Saved entries:
____
$ cat config.mk
export PLATFORM = sky130hd
export DESIGN_NAME = mem_page_reader
export DESIGN_NICKNAME = d
export VERILOG_FILES = /design/src/rtl/mem_page_reader.sv
export SDC_FILE = /design/constraint.sdc
export NUM_CORES = 1
export LEC_CHECK = 0
export ABC_AREA = 1
export CAP_MARGIN = 20
export CORE_AREA = 3 3 122 124
export CTS_CLUSTER_SIZE = 24
export DETAILED_ROUTE_END_ITERATION = 10
export DIE_AREA = 0 0 125 127
export HOLD_SLACK_MARGIN = 0.12
export PLACE_DENSITY = 0.78
export SYNTH_ARGS = -nofsm -noshare
export SYNTH_HDL_FRONTEND = slang
export SYNTH_SLANG_ARGS = --single-unit
export TNS_END_PERCENT = 5
$ cat constraint.sdc
create_clock -name clk -period 2.4 [get_ports clk]
set_input_delay 0.36 -clock clk [delete_from_list [all_inputs] [get_ports clk]]
set_output_delay 0.36 -clock clk [all_outputs]
set_load 0.01 [all_outputs]
$ cat src/rtl/mem_page_reader.sv
// Data-memory page reader: fetches WORDS_PER_PAGE words per trigger and streams
// each one as ASCII hex characters (MSB nibble first) over a valid/ready link.
module mem_page_reader #(
  parameter int                    ADDR_WIDTH     = 32,
  parameter int                    DATA_WIDTH     = 32,
  parameter int                    WORDS_PER_PAGE = 4,
  parameter int                    ADDR_STEP      = 1,
  parameter logic [ADDR_WIDTH-1:0] BASE_ADDR      = '0,
  parameter int                    MEM_LATENCY    = 1
) (
  input  logic                  clk,
  input  logic                  rst,
  input  logic                  trigger_in,
  input  logic                  page_reset_in,
  output logic                  mem_rd_en_out,
  output logic [ADDR_WIDTH-1:0] mem_addr_out,
  input  logic [DATA_WIDTH-1:0] mem_data_in,
  output logic                  char_valid_out,
  output logic [7:0]            char_data_out,
  output logic                  char_last_out,
  input  logic                  char_ready_in,
  output logic                  busy_out,
  output logic [ADDR_WIDTH-1:0] page_addr_out,
  output logic [1:0]            state_dbg
);

  // Character handshake: a character transfers on a rising clk edge where
  // char_valid_out && char_ready_in. Once valid is raised, char_data_out and
  // char_last_out hold until that transfer; valid never drops without ready.

  localparam int NIBBLES = DATA_WIDTH / 4;
  localparam int NIB_W   = (NIBBLES > 1) ? $clog2(NIBBLES) : 1;
  localparam int WIDX_W  = (WORDS_PER_PAGE > 1) ? $clog2(WORDS_PER_PAGE) : 1;
  localparam int LAT_W   = (MEM_LATENCY > 1) ? $clog2(MEM_LATENCY) : 1;

  localparam logic [NIB_W-1:0]      LAST_NIB  = NIB_W'(NIBBLES - 1);
  localparam logic [WIDX_W-1:0]     LAST_WORD = WIDX_W'(WORDS_PER_PAGE - 1);
  localparam logic [LAT_W-1:0]      LAST_WAIT = LAT_W'(MEM_LATENCY - 1);
  localparam logic [ADDR_WIDTH-1:0] STEP_A    = ADDR_WIDTH'(ADDR_STEP);
  localparam logic [ADDR_WIDTH-1:0] PAGE_INC  = ADDR_WIDTH'(WORDS_PER_PAGE * ADDR_STEP);

  typedef enum logic [1:0] {
    S_IDLE = 2'd0,
    S_REQ  = 2'd1,
    S_WAIT = 2'd2,
    S_EMIT = 2'd3
  } state_t;

  state_t                state;
  logic                  trig_q;
  logic                  trig_prev;
  logic                  page_reset_q;
  logic [WIDX_W-1:0]     word_idx;
  logic [NIB_W-1:0]      nib_idx;
  logic [NIB_W-1:0]      nib_inc;
  logic [LAT_W-1:0]      wait_cnt;
  logic [DATA_WIDTH-1:0] word_q;
  logic [DATA_WIDTH-1:0] word_shift;
  logic                  trig_edge;
  logic                  last_word;
  logic                  last_nib;

  function automatic logic [7:0] hex_char(input logic [3:0] n);
    if (n < 4'd10) return 8'h30 + {4'h0, n};
    else           return 8'h37 + {4'h0, n};
  endfunction

  // Trigger and page reset share one register stage so that, seen from the
  // FSM, inputs raised in the same cycle arrive in the same cycle.
  assign trig_edge  = trig_q & ~trig_prev;
  assign last_word  = (word_idx == LAST_WORD);
  assign last_nib   = (nib_idx == LAST_NIB);
  assign nib_inc    = nib_idx + NIB_W'(1);
  assign word_shift = word_q << 4;
  assign state_dbg  = state;

  always_ff @(posedge clk) begin
    if (rst) begin
      state          <= S_IDLE;
      trig_q         <= 1'b1;
      trig_prev      <= 1'b1;
      page_reset_q   <= 1'b0;
      word_idx       <= '0;
      nib_idx        <= '0;
      wait_cnt       <= '0;
      word_q         <= '0;
      mem_rd_en_out  <= 1'b0;
      mem_addr_out   <= '0;
      char_valid_out <= 1'b0;
      char_data_out  <= 8'h00;
      char_last_out  <= 1'b0;
      busy_out       <= 1'b0;
      page_addr_out  <= BASE_ADDR;
    end else begin
      trig_q        <= trigger_in;
      trig_prev     <= trig_q;
      page_reset_q  <= page_reset_in;
      mem_rd_en_out <= 1'b0;
      case (state)
        S_IDLE: begin
          if (trig_edge) begin
            state         <= S_REQ;
            busy_out      <= 1'b1;
            word_idx      <= '0;
            mem_addr_out  <= page_addr_out;
            mem_rd_en_out <= 1'b1;
          end else if (page_reset_q) begin
            page_addr_out <= BASE_ADDR;
          end
        end
        S_REQ: begin
          state    <= S_WAIT;
          wait_cnt <= '0;
        end
        S_WAIT: begin
          if (wait_cnt == LAST_WAIT) begin
            state          <= S_EMIT;
            word_q         <= mem_data_in;
            nib_idx        <= '0;
            char_valid_out <= 1'b1;
            char_data_out  <= hex_char(mem_data_in[DATA_WIDTH-1 -: 4]);
            char_last_out  <= last_word && (LAST_NIB == '0);
          end else begin
            wait_cnt <= wait_cnt + LAT_W'(1);
          end
        end
        S_EMIT: begin
          if (char_ready_in) begin
            if (last_nib) begin
              char_valid_out <= 1'b0;
              char_last_out  <= 1'b0;
              if (last_word) begin
                state         <= S_IDLE;
                busy_out      <= 1'b0;
                page_addr_out <= page_addr_out + PAGE_INC;
              end else begin
                state         <= S_REQ;
                word_idx      <= word_idx + WIDX_W'(1);
                mem_addr_out  <= mem_addr_out + STEP_A;
                mem_rd_en_out <= 1'b1;
              end
            end else begin
              nib_idx       <= nib_inc;
              word_q        <= word_shift;
              char_data_out <= hex_char(word_shift[DATA_WIDTH-1 -: 4]);
              char_last_out <= last_word && (nib_inc == LAST_NIB);
            end
          end
        end
        default: state <= S_IDLE;
      endcase
    end
  end

endmodule

==> flow_summary.json <==
{
  "placed_area_mm2": 0.007671,
  "synthDistinctLibCells": 47,
  "outcome": "finished, final reports clean",
  "cp-end-kind": "register",
  "ioPinCount": 115,
  "hp-class": "input pin to register",
  "cp.buffers_inverters": 3,
  "drt_iter0_drc": 493,
  "measured_slew_at_the_worst_slew_check_pin_ps": 664.7,
  "yosys_warnings": 0,
  "cp_data_required_time_ps": 2660,
  "place_inst": 1236,
  "final_cell_area_mm2": 0.007979,
  "first_global_vias": 6168,
  "antenna_cells": 0,
  "crit_chain": "inv_1, ha_1, inv_1, nand2_2, nor2_4, nand2_4, o21ai_4, inv_2, and3_1",
  "synthesis.area_mm2": 0.006450,
  "coreArea_mm2": 0.01388,
  "timing.critical_path.slowest_cell_delay_ps": 400,
  "clock_path_buffers": 2,
  "cts_hold_buf": 0,
  "p_leak_nw": 2.757,
  "nFillCells": 1326,
  "grt_first_pass_wirelength_mm": 29.99,
  "drt-total-wl_mm": 18.43,
  "grt_antenna_before_repair": 0,
  "finClkSkew_ps": 6.217,
  "hpwl_mm": 13.37,
  "worst_setup_hold_path_clk_slew_ps": 80,
  "avgSynthCellArea_um2": 6.636,
  "residual_drc_count": 0,
  "totalNegativeSetupSlack_ps": 0,
  "portBuffers": 111,
  "grt_start_max_net_pins": 54,
  "worst_setup_path_start_kind": "register",
  "report.final.hold_viol_count": 0,
  "synth-main-ff-cell": "sky130_fd_sc_hd__dfxtp_1",
  "overall_routing_resource_usage": 0.2282,
  "max_clock_freq_mhz": 463.9,
  "synth_top_area_frac": 0.3445,
  "cp_num_cells": 9,
  "critPathMaxFanout": 22,
  "post-route-util": 0.5748,
  "place.gp.congestion": 0.9056,
  "synth_sequential_area_ratio": 0.3445,
  "detail_route.vias_per_cell": 5.360,
  "cts_max_level": 3,
  "area.growth.synth_to_final_pct": 23.71,
  "globalRouteOverflowTotal": 0,
  "max_slew_margin": 0.5569,
  "drive_above_1_share": 0.1017,
  "start_util": 0.4647,
  "reg2reg_depth": 9,
  "most_prevalent_standard_cell_on_the_critical_path": "sky130_fd_sc_hd__inv_1",
  "antenna_violating_nets_post_route": 0,
  "clk-insertion-delay-late_ps": 360,
  "timing.rr.end": "page_addr_out[19]",
  "final_nets": 1115,
  "critPathSlowestCell": "sky130_fd_sc_hd__dfxtp_1",
  "synth_edf_count": 0,
  "timing.reg2reg.setup_slack_ps": 240,
  "first_pass_detailed_route_iteration_total": 5,
  "hold_path_depth": 4,
  "tritoncts_num_sinks": 111,
  "postCtsSetupRepairBufs": 0,
  "design.die.area_mm2": 0.01588,
  "layout_commonest_cell": "sky130_fd_sc_hd__nand2_1",
  "slew_violations": 0,
  "fin_cells": 1252,
  "die_h_um": 127,
  "holdCritStartpoint": "rst",
  "finalCriticalPeriod_ps": 2156,
  "whs_endpoint": "page_addr_out[4]",
  "worst_r2r_startpoint": "state_dbg[0]",
  "p_per_area_mw_per_mm2": 765.2,
  "synth_cells": 972,
  "final_cell_mix": "sky130_fd_sc_hd__nand2_1 (272), sky130_fd_sc_hd__nor2_1 (125), sky130_fd_sc_hd__dfxtp_1 (111), sky130_fd_sc_hd__clkdlybuf4s50_1 (110), sky130_fd_sc_hd__inv_1 (81)",
  "final-setup-viol-count": 0,
  "maxCapViolations": 0,
  "cts_root_buffer": "sky130_fd_sc_hd__clkbuf_16",
  "vdd_drop_max_mv": 0.4136,
  "final.hold.worst_slack_ps": 354.8,
  "synthDominantAreaCellType": "sky130_fd_sc_hd__dfxtp_1",
  "cts_tree": "done",
  "synth_async_sr_flop_share": 0,
  "worst-endpoint-arrival_ps": 2420,
  "cts_repair_resize_count": 0,
  "num_rows": 43,
  "yosys-top-cells-area": "sky130_fd_sc_hd__dfxtp_1 (34%), sky130_fd_sc_hd__nand2_1 (16%), sky130_fd_sc_hd__nor2_1 (7.3%)",
  "ys_seq_elements": 111,
  "worst_path_dominant_cell_family": "simple AND/OR/NAND/NOR gates",
  "post_drt_wl_per_cell_um": 14.72,
  "cts-buffers-inserted": 9,
  "worst_setup_path_type": "register to register",
  "die_width_um": 125,
  "layout_worst_path_cycle_share": 0.8982,
  "detailroute.via_count": 6711,
  "rsz0062_at_grt": "false"
}
==> through the flow <==
stage / total power, mW / setup WS (ps)
floorplan: 3.933 / 522.8
global placement: 4.524 / 223.5
detailed placement: 4.567 / 220.4
CTS: 6.135 / 233.3
global route: 6.487 / 131.5
finish: 6.105 / 244.4
==> worst register-to-register path, cell delays in order, from the launching register on <==
cell                      delay, ps
sky130_fd_sc_hd__dfxtp_1        400
sky130_fd_sc_hd__inv_1           90
sky130_fd_sc_hd__ha_1           370
sky130_fd_sc_hd__inv_1          160
sky130_fd_sc_hd__nand2_2         90
sky130_fd_sc_hd__nor2_4         130
sky130_fd_sc_hd__nand2_4        120
sky130_fd_sc_hd__o21ai_4        210
sky130_fd_sc_hd__inv_2          220
sky130_fd_sc_hd__and3_1         260
==> layer usage <==
metal  vias up  global-route usage  part of all wire
met5         -                   0                 0
met4         0              0.1014             0.038
met3        45             0.05226             0.064
met2       257              0.3780              0.46
met1      3052              0.2856              0.44
li1       3357                   -                 -
==> cell usage after synthesis, drive strengths merged, types with 2 or more instances <==
cell type  number
a211oi          5
a21oi          82
a22oi           2
a311oi          8
a31oi          18
and2            2
buf            22
clkbuf         19
clkinv          2
dfxtp         111
ha             11
inv            88
nand2         288
nand3          54
nand3b          2
nand4          13
nor2          145
nor3            6
o211ai          2
o21a            3
o21ai          66
o21bai          2
o22ai           7
or2             8
xor2            2
==> area by class of cell <==
type                    instances  area [um2]  share of cell area
clock buffers                   9       225.2             0.02823
flip-flops and latches        111        2222              0.2785
multi-input cells             732        3676              0.4607
repair buffers                123        1209              0.1515
well taps                     180       225.2             0.02823
clock inverters                 7       82.58             0.01035
inverters                      90       339.1             0.04250
==> logic make-up after synthesis <==
group                      Yosys count  synth area share
AOI/OAI and AO/OA                  197            0.1854
buffers and inverters              131           0.08710
and+or+nand+nor                    519            0.3583
xor gates and xnor gates             2          0.002716
DFF                                111            0.3445
other                                1         0.0005814
adders and majority gates           11           0.02134
==> worst max path at each step <==
stage,endpoint,startpoint
detailed placement,page_addr_out[19],char_ready_in
global route,page_addr_out[5],state_dbg[0]
CTS,page_addr_out[19],state_dbg[0]
finish,page_addr_out[19],state_dbg[0]
floorplan,page_addr_out[11],state_dbg[0]
global placement,page_addr_out[19],char_ready_in
==> report_power, final <==
group          switching [mW]  internal (mW)
clock                   0.741          0.823
sequential              0.206           2.13
combinational            1.37          0.828
==> flip-flops by register name, summed over array words and instances (netlist names) <==
register / flops
busy_out: 1
mem_addr_out: 32
char_valid_out: 1
trig_q: 1
trig_prev: 1
nib_idx: 3
char_last_out: 1
page_addr_out: 30
mem_rd_en_out: 1
state_dbg: 2
word_q: 28
word_idx: 2
page_reset_q: 1
char_data_out: 7
(Power assumes the default switching activity.)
____
WORK REQUIRED: Would you print exactly the lines from the first line of the entries above through the line that has "raised, char_data_out and", both included, and stop there?

FINISHED TASK:
$ cat config.mk
export PLATFORM = sky130hd
export DESIGN_NAME = mem_page_reader
export DESIGN_NICKNAME = d
export VERILOG_FILES = /design/src/rtl/mem_page_reader.sv
export SDC_FILE = /design/constraint.sdc
export NUM_CORES = 1
export LEC_CHECK = 0
export ABC_AREA = 1
export CAP_MARGIN = 20
export CORE_AREA = 3 3 122 124
export CTS_CLUSTER_SIZE = 24
export DETAILED_ROUTE_END_ITERATION = 10
export DIE_AREA = 0 0 125 127
export HOLD_SLACK_MARGIN = 0.12
export PLACE_DENSITY = 0.78
export SYNTH_ARGS = -nofsm -noshare
export SYNTH_HDL_FRONTEND = slang
export SYNTH_SLANG_ARGS = --single-unit
export TNS_END_PERCENT = 5
$ cat constraint.sdc
create_clock -name clk -period 2.4 [get_ports clk]
set_input_delay 0.36 -clock clk [delete_from_list [all_inputs] [get_ports clk]]
set_output_delay 0.36 -clock clk [all_outputs]
set_load 0.01 [all_outputs]
$ cat src/rtl/mem_page_reader.sv
// Data-memory page reader: fetches WORDS_PER_PAGE words per trigger and streams
// each one as ASCII hex characters (MSB nibble first) over a valid/ready link.
module mem_page_reader #(
  parameter int                    ADDR_WIDTH     = 32,
  parameter int                    DATA_WIDTH     = 32,
  parameter int                    WORDS_PER_PAGE = 4,
  parameter int                    ADDR_STEP      = 1,
  parameter logic [ADDR_WIDTH-1:0] BASE_ADDR      = '0,
  parameter int                    MEM_LATENCY    = 1
) (
  input  logic                  clk,
  input  logic                  rst,
  input  logic                  trigger_in,
  input  logic                  page_reset_in,
  output logic                  mem_rd_en_out,
  output logic [ADDR_WIDTH-1:0] mem_addr_out,
  input  logic [DATA_WIDTH-1:0] mem_data_in,
  output logic                  char_valid_out,
  output logic [7:0]            char_data_out,
  output logic                  char_last_out,
  input  logic                  char_ready_in,
  output logic                  busy_out,
  output logic [ADDR_WIDTH-1:0] page_addr_out,
  output logic [1:0]            state_dbg
);

  // Character handshake: a character transfers on a rising clk edge where
  // char_valid_out && char_ready_in. Once valid is raised, char_data_out and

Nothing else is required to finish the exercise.